Officer Gaines told both Waddy and appellant to move back and stand up against the wall.

He then called for a backup unit. At that point, Gaines had not inquired whether appellant and

Waddy were residents of the apartments or why they were there. Officer Gaines explained both at

the suppression hearing and at trial that he took the precaution of having both Waddy and appellant

stand up against the wall because he wanted to be able to see their hands. Officer Gaines noted he

was alone in a stairwell that was not fully visible from the street with two suspects and was

accordingly concerned for his safety. Gaines further candidly acknowledged that when he told the

-2- suspects to move back against the wall, they were not free to leave. Instead, Officer Gaines wanted

to investigate what was going on in the stairwell, given his suspicion that the two were trespassing

and his suspicion that the object Waddy threw was contraband.

When appellant and Waddy moved against the wall, Officer Gaines observed on the ground

a syringe and a piece of paper containing an off-white substance, which Gaines knew from his

training and experience to be a hit of cocaine. Gaines also saw a cap with liquid in it.

Officer Richard Chappell, who had arrived as part of the backup, talked to appellant. As

Officer Chappell spoke to appellant, Chappell noticed appellant move his hand towards his coat

pocket. Upon shining his flashlight into appellant’s pocket, and without touching the pocket,

Officer Chappell was able to see “what appeared to be drugs” in appellant’s pocket. Chappell called

Gaines over to look, and Officer Gaines shone his flashlight inside appellant’s pocket. Officer

Gaines, who believed the items were hits of heroin, seized them from appellant’s pocket. After he

seized the items and secured them in his patrol car, Officer Gaines read appellant his Miranda rights.

Appellant told Officer Gaines that another person gave him the heroin and instructed him that, in

exchange for selling the heroin, he could keep one hit for himself. 1 At the suppression hearing,

appellant argued Gaines had no reasonable suspicion when he detained appellant by ordering him to

stand up and back up to the wall. Further, appellant contended, Waddy’s throwing action did not

give rise to suspicion of wrongdoing by appellant.

In denying appellant’s motion, the trial court pointed to the high crime area, the nature and

location of the stairwell, the officer’s experience with drug dealing in the stairwell, the no

trespassing signs, and Waddy’s throwing motion. The trial court found Gaines had reasonable

suspicion to detain appellant.

1 At the motion hearing, appellant indicated these statements were not subject to the motion to suppress. -3- Further, the trial court made factual findings that there was no pat down and that the drugs

found in appellant’s pocket were in plain view, visible without manipulation.
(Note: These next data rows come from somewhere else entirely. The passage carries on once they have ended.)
Background: an optimization exercise with open tools, aiming at small area. Do not read the settings as production practice.
The RTL was checked by simulation tests, not by an equivalence proof against the original design.
Power and IR drop assume default switching activity.

==> flow/design.v (excerpt) <==
module omni_audio (
    input             clk,
    input             rst,
    input             cmd_valid,
    output            cmd_ready,
    input      [4:0]  cmd_op,
    input      [15:0] cmd_arg0,
    input      [15:0] cmd_arg1,
    input      [15:0] cmd_arg2,
    input      [15:0] cmd_arg3,
    input      [15:0] cmd_arg4,
    input             cmd_kind,
    input      [2:0]  cmd_block,
    output            mem_req,
    output     [15:0] mem_addr,
    input             mem_ack,
    input      [7:0]  mem_rdata,
    output            chip_we,
    output     [7:0]  chip_reg,
    output     [7:0]  chip_val,
    output            chip_gen,
    input             chip_svalid,
    input      [15:0] chip_sample,
    output            pcm_valid,
    output     [15:0] pcm_data,
    output            resp_valid,
    output            resp_some,
    output     [15:0] resp_id
);
Size: ~950 cells after synthesis, about 290 flip-flops, ~190 I/O pins.
==> flow/config.mk <==
export PLATFORM = sky130hd
export DESIGN_NAME = omni_audio
export DESIGN_NICKNAME = omni_audio
export VERILOG_FILES = /design/flow/design.v
export SDC_FILE = /design/flow/constraint.sdc
export NUM_CORES = 4
export LEC_CHECK = 0
export ABC_AREA = 1
export CAP_MARGIN = 20
export CORE_MARGIN = 2
export CORE_UTILIZATION = 70
export CTS_BUF_LIST = sky130_fd_sc_hd__clkbuf_4
export PLACE_DENSITY = 0.85
export SLEW_MARGIN = 20
==> flow/constraint.sdc <==
create_clock -name core_clock -period 120.0 [get_ports {clk}]
set_input_delay 24.0000 -clock core_clock [delete_from_list [all_inputs] [get_ports {clk}]]
set_output_delay 24.0000 -clock core_clock [all_outputs]
set_load 0.01 [all_outputs]
standard.sh (not shown) runs the stock make flow with config.mk's settings and CLKGATE_MAP_FILE= SYNTH_SCRIPT=/design/flow/synth_recipe.tcl, a recipe that flattens the netlist after the stock synthesis.
==> flow/flow/run.sh <==
#!/bin/bash
set -euo pipefail
here=$(pwd)
mkdir -p "$here/scripts"
for f in "$FLOW_HOME"/scripts/*; do
  ln -sfn "$f" "$here/scripts/"
done
rm -f "$here/scripts/abc_area.script"
cp "$here/flow/abc_area.script" "$here/scripts/abc_area.script"
export SCRIPTS_DIR="$here/scripts"
export ADDER_MAP_FILE=
export BUFFER_PORTS_ARGS="-buffer_cell sky130_fd_sc_hd__buf_1"
export CTS_ARGS="-sink_clustering_enable -repair_clock_nets -buf_list sky130_fd_sc_hd__clkbuf_4 -sink_clustering_size 12 -sink_clustering_max_diameter 40 -dont_use_dummy_load"
bash standard.sh > standard_flow.log 2>&1
==> flow/flow/abc_area.script <==
strash
dch
amap
topo
Next try:
--- a/flow/flow/run.sh
+++ b/flow/flow/run.sh
@@ -12,3 +12,3 @@
 export BUFFER_PORTS_ARGS="-buffer_cell sky130_fd_sc_hd__buf_1"
-export CTS_ARGS="-sink_clustering_enable -repair_clock_nets -buf_list sky130_fd_sc_hd__clkbuf_4 -sink_clustering_size 12 -sink_clustering_max_diameter 40 -dont_use_dummy_load"
+export CTS_ARGS="-sink_clustering_enable -repair_clock_nets -buf_list sky130_fd_sc_hd__clkbuf_4 -sink_clustering_size 10 -sink_clustering_max_diameter 40 -dont_use_dummy_load"
 bash standard.sh > standard_flow.log 2>&1
Effect: Utilization grows by 0.16 points. Total power climbs slightly. Cell count is about the same.

---

omni_audio, a different RTL version from the one above (not shown whole).
For scale: about 1000 cells after synthesis, about 190 I/O pins, about 12000 um^2 of cells after synthesis.
clock: 120.0 ns
lec_check: 0
cap_margin: 20
core_margin: 2
core_utilization: 70
cts_buf_list: sky130_fd_sc_hd__clkbuf_4
place_density: 0.85
slew_margin: 20
==> flow/flow/run.sh <==
#!/bin/bash
set -euo pipefail
export BUFFER_PORTS_ARGS="-buffer_cell sky130_fd_sc_hd__buf_1"
export CTS_ARGS="-sink_clustering_enable -repair_clock_nets -buf_list sky130_fd_sc_hd__clkbuf_4 -sink_clustering_size 10 -sink_clustering_max_diameter 40 -dont_use_dummy_load"
bash standard.sh > standard_flow.log 2>&1
The starting point completed without violations.
Edit:
--- a/flow/config.mk
+++ b/flow/config.mk
@@ -8,6 +8,6 @@
 export CAP_MARGIN = 20
 export CORE_MARGIN = 2
-export CORE_UTILIZATION = 70
+export CORE_UTILIZATION = 60
 export CTS_BUF_LIST = sky130_fd_sc_hd__clkbuf_4
-export PLACE_DENSITY = 0.85
+export PLACE_DENSITY = 0.75
 export SLEW_MARGIN = 20
=> Combinational power grows by about 1%; sequential power stays flat; total power hardly moves.

---

Setup of run A:
omni_audio, a different RTL version from the one above (not shown whole).
For scale: ~190 I/O pins, ~11000 um^2 of cells after synthesis.
// omni_audio
module omni_audio (
    input             clk,
    input             rst,
    input             cmd_valid,
    output            cmd_ready,
    input      [4:0]  cmd_op,
    input      [15:0] cmd_arg0,
    input      [15:0] cmd_arg1,
    input      [15:0] cmd_arg2,
    input      [15:0] cmd_arg3,
    input      [15:0] cmd_arg4,
    input             cmd_kind,
    input      [2:0]  cmd_block,
    output            mem_req,
    output     [15:0] mem_addr,
    input             mem_ack,
    input      [7:0]  mem_rdata,
    output            chip_we,
    output     [7:0]  chip_reg,
    output     [7:0]  chip_val,
    output            chip_gen,
    input             chip_svalid,
    input      [15:0] chip_sample,
    output            pcm_valid,
    output     [15:0] pcm_data,
    output            resp_valid,
    output            resp_some,
    output     [15:0] resp_id
);
==> flow/config.mk <==
export PLATFORM = sky130hd
export DESIGN_NAME = omni_audio
export DESIGN_NICKNAME = omni_audio
export VERILOG_FILES = /design/flow/design.v
export SDC_FILE = /design/flow/constraint.sdc
export NUM_CORES = 4
export LEC_CHECK = 0
export CAP_MARGIN = 0
export CORE_MARGIN = 2
export CORE_UTILIZATION = 60
export CTS_BUF_LIST = sky130_fd_sc_hd__clkbuf_4
export PLACE_DENSITY = 0.75
export SLEW_MARGIN = 0
==> flow/constraint.sdc <==
create_clock -name core_clock -period 120.0 [get_ports {clk}]
set_input_delay 24.0000 -clock core_clock [delete_from_list [all_inputs] [get_ports {clk}]]
set_output_delay 24.0000 -clock core_clock [all_outputs]
set_load 0.01 [all_outputs]
Scripts as last shown in full above: flow/flow/run.sh
Every stage of the flow completed for run A, and the final layout passed the timing, design-rule and antenna checks.
#### Input delta (run B over run A)
- swapping 0 for 20 in SLEW_MARGIN
- swapping 0 for 20 in CAP_MARGIN
- putting ABC_AREA at 1 where nothing was set
-- flow/flow/run.sh --
<<< run A, line 3
>>> run B, line 3
here=$(pwd)
mkdir -p "$here/scripts"
for f in "$FLOW_HOME"/scripts/*; do
  ln -sfn "$f" "$here/scripts/"
done
rm -f "$here/scripts/abc_area.script"
cp "$here/flow/abc_area.script" "$here/scripts/abc_area.script"
export SCRIPTS_DIR="$here/scripts"
export ADDER_MAP_FILE=
==> flow/flow/abc_area.script (new file) <==
strash
dch
amap
topo
Notes after the runs:
Compared with run A, in run B share of cell area taken by multi-input logic gates went down, critical path data arrival time went up.
Compared with run A, in run B final standard cell utilization of the core increased 2.2 points; global-route usage increased 1.3 points; average vias per placed instance decreased 1.2%; power share of the clock group decreased 0.4 points.
Summary — share of the synthesized area in compound gates (AO/OA/AOI/OAI), run B relative to run A: higher, by 7.3 points.
Going from run A to run B, estimated wirelength of the detail-placed design moved down, average cell area after synthesis shrank by about 9%.
Going from run A to run B, sequential share of layout area grows by 4.8 points.
[inputs] run C vs run B
- clearing ABC_AREA, which used to be 1
-- flow/flow/run.sh --
<<< run B, line 3
here=$(pwd)
mkdir -p "$here/scripts"
for f in "$FLOW_HOME"/scripts/*; do
  ln -sfn "$f" "$here/scripts/"
done
rm -f "$here/scripts/abc_area.script"
cp "$here/flow/abc_area.script" "$here/scripts/abc_area.script"
export SCRIPTS_DIR="$here/scripts"
export ADDER_MAP_FILE=
>>> run C, line 3
removed: flow/flow/abc_area.script
==> comparison <==
- Between run C and run B, signed area change from the synthesized netlist to the final layout is higher for run B, run C comes in under that.
- Timing-limited maximum frequency, run C and run B: higher on run C
- Worst hold margin | run C below run B
- On clock slew seen by the registers of the worst setup and hold paths, run C tracks run B almost exactly.
- The capture point of the worst path comes out pcm_data[15] in one run and pcm_data[13] in the other, namely in run B and run C respectively.
- Final design area excluding fillers: lower on run B
### run C -> run D
- setting ABC_AREA to 1 for the first time
-- flow/flow/run.sh --
<<< run C, line 3
>>> run D, line 3
here=$(pwd)
mkdir -p "$here/scripts"
for f in "$FLOW_HOME"/scripts/*; do
  ln -sfn "$f" "$here/scripts/"
done
rm -f "$here/scripts/abc_area.script"
cp "$here/flow/abc_area.script" "$here/scripts/abc_area.script"
export SCRIPTS_DIR="$here/scripts"
==> flow/flow/abc_area.script (new file) <==
strash
dch
amap
topo
[summary]
In summary, run D completed successfully, with a layout that passed the timing, design-rule and antenna checks. For count of clock-buffer cells in the layout, run D and run C come out practically identical. | total number of multi-input combinational cells | higher: run C |. Compared with run C, total power draw in run D increased slightly. Setup slack: run D and run C compared, lower one is run D. On run D: part of the power in combinational logic is 0.2 points higher than what run C gave. In run D the placed cell count turned out 31 higher than in run C. Run D vs run C — post-synthesis to final-layout area growth rose 2.0 points. The total CTS buffers of run C and that of run D are within noise of each other. In run D the minimum clock period after layout turned out 0.47 ns higher than in run C. On synthesized cell count, run D and run C are basically level. Taking run C as the reference point, the core utilization of the finished layout of run D rises by 1.7 points.

---

Another version of the RTL of omni_audio (not shown whole).
Size: about 1000 cells after synthesis, ~310 flip-flops, roughly 190 I/O pins.
==> flow/design.v (excerpt) <==
module omni_audio (
    input             clk,
    input             rst,
    input             cmd_valid,
    output            cmd_ready,
    input      [4:0]  cmd_op,
    input      [15:0] cmd_arg0,
    input      [15:0] cmd_arg1,
    input      [15:0] cmd_arg2,
    input      [15:0] cmd_arg3,
    input      [15:0] cmd_arg4,
    input             cmd_kind,
    input      [2:0]  cmd_block,
    output            mem_req,
    output     [15:0] mem_addr,
    input             mem_ack,
    input      [7:0]  mem_rdata,
    output            chip_we,
    output     [7:0]  chip_reg,
    output     [7:0]  chip_val,
    output            chip_gen,
    input             chip_svalid,
    input      [15:0] chip_sample,
    output            pcm_valid,
    output     [15:0] pcm_data,
    output            resp_valid,
    output            resp_some,
    output     [15:0] resp_id
);
==> flow/config.mk <==
export PLATFORM = sky130hd
export DESIGN_NAME = omni_audio
export DESIGN_NICKNAME = omni_audio
export VERILOG_FILES = /design/flow/design.v
export SDC_FILE = /design/flow/constraint.sdc
export NUM_CORES = 4
export LEC_CHECK = 0
export CAP_MARGIN = 20
export CORE_MARGIN = 2
export CORE_UTILIZATION = 60
export CTS_BUF_LIST = sky130_fd_sc_hd__clkbuf_4
export PLACE_DENSITY = 0.75
export SLEW_MARGIN = 20
==> flow/constraint.sdc <==
create_clock -name core_clock -period 120.0 [get_ports {clk}]
set_input_delay 24.0000 -clock core_clock [delete_from_list [all_inputs] [get_ports {clk}]]
set_output_delay 24.0000 -clock core_clock [all_outputs]
set_load 0.01 [all_outputs]
==> flow/flow/run.sh <==
#!/bin/bash
set -euo pipefail
export BUFFER_PORTS_ARGS="-buffer_cell sky130_fd_sc_hd__buf_1"
bash standard.sh > standard_flow.log 2>&1
Edit:
--- a/flow/flow/run.sh
+++ b/flow/flow/run.sh
@@ -3,0 +4 @@
+export CTS_ARGS="-sink_clustering_enable -repair_clock_nets -buf_list sky130_fd_sc_hd__clkbuf_4 -sink_clustering_size 10 -sink_clustering_max_diameter 40 -dont_use_dummy_load"
After rerunning: The changed run ran to the end with no violations. Global-route usage shrinks by 1.1 points. Sequential power barely changes. Via count shrinks by 3.0%. Final cell count shrinks by 5.7%. Setup slack hardly moves. Wire length shrinks by 3.8%. Register-to-register slack degrades by 50 ps. Design area shrinks by 4.9%. Synthesized area does not change.
Edit:
==> flow/run.sh (new file) <==
#!/bin/bash
# synth_recipe.tcl (not shown) runs the flow's synth.tcl, then flattens the netlist and writes it again
# the make line also repeats each setting of config.mk as NAME=value (left out here)
make -C /OpenROAD-flow-scripts/flow DESIGN_CONFIG=/design/flow/config.mk WORK_HOME=/design/flow/orfs CLKGATE_MAP_FILE= SYNTH_SCRIPT=/design/flow/synth_recipe.tcl finish
removed: flow/flow/run.sh
removed: flow/standard.sh
The new run went through all stages and came out clean.
Count of clock-buffer cells in the layout goes up by 67.
Synthesized area is unchanged.
Power increases by 25%.

-- afterwards: timing with drivers on the ports --
The results above use ideal ports. As a check the final layouts listed here were re-extracted and re-timed, cells and wires unchanged. Step 1, drivers: a clkbuf_16 drives clk and a buf_2 each remaining input, both assumed. Step 2 times the ports against the registers' clock, not the clock port: input delays grow and output delays shrink by t, the midpoint of the rising clock arrivals with the driver on. a / b / c = no drivers / after step 1 / after step 2; a / b = the first two.
run	t (ns)	setup WS [ns]	worst setup path after step 2	pins driven straight from the clock port
the first run of note 1	0.652	68.503 / 68.479 / 68.479	input to output	1
the second run of note 1	0.665	68.505 / 68.480 / 68.480	input to output	1
the first run of note 2	0.633	69.913 / 69.888 / 69.888	input to output	1
the second run of note 2	0.629	69.963 / 69.941 / 69.941	input to output	1
run A	0.624	69.718 / 69.688 / 69.688	input to output	1
run B	0.633	69.011 / 68.990 / 68.990	input to output	1
run C	0.619	69.717 / 69.688 / 69.688	input to output	1
run D	0.642	69.243 / 69.217 / 69.217	input to output	1
the first run of note 4	0.711	69.778 / 69.756 / 69.756	input to output	1
the second run of note 4	0.651	69.778 / 69.756 / 69.756	input to output	1
the third run of note 4	0.698	69.016 / 68.976 / 68.976	input to output	1
After both steps every run listed still meets setup and hold. The setup slack of the third run of note 4, which loses most, moves by -0.040 ns with the drivers and by -0.040 ns with both steps.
Appellant renewed his motion to suppress during his trial. The trial court denied the

renewed motion for the reasons stated in its original ruling.

This appeal follows.

ANALYSIS

On appeal, appellant asserts that his detention was illegal, because the officer had no

reasonable suspicion of any criminal activity by appellant.2 It is uncontested that appellant was

seized when Officer Gaines ordered appellant to stand up and back up to the wall.3 He maintains

that any suspicion of Waddy’s activity does not translate to reasonable suspicion of any criminal

activity on the part of appellant.

The Commonwealth contends reasonable suspicion existed for Gaines to investigate

possible drug activity and to ensure his personal safety. The Commonwealth does not contend that

reasonable suspicion included an investigation of trespassing. Therefore, we do not consider

whether trespassing was a factor in determining reasonable suspicion.

On appeal of the denial of a motion to suppress, we view the evidence in the light most

favorable to the Commonwealth. Commonwealth v. Grimstead, 12 Va. App. 1066, 1067, 407

S.E.2d 47, 48 (1991). “[W]e are bound by the trial court’s findings of historical fact unless

‘plainly wrong’ or without evidence to support them,’” McGee v. Commonwealth, 25 Va. App.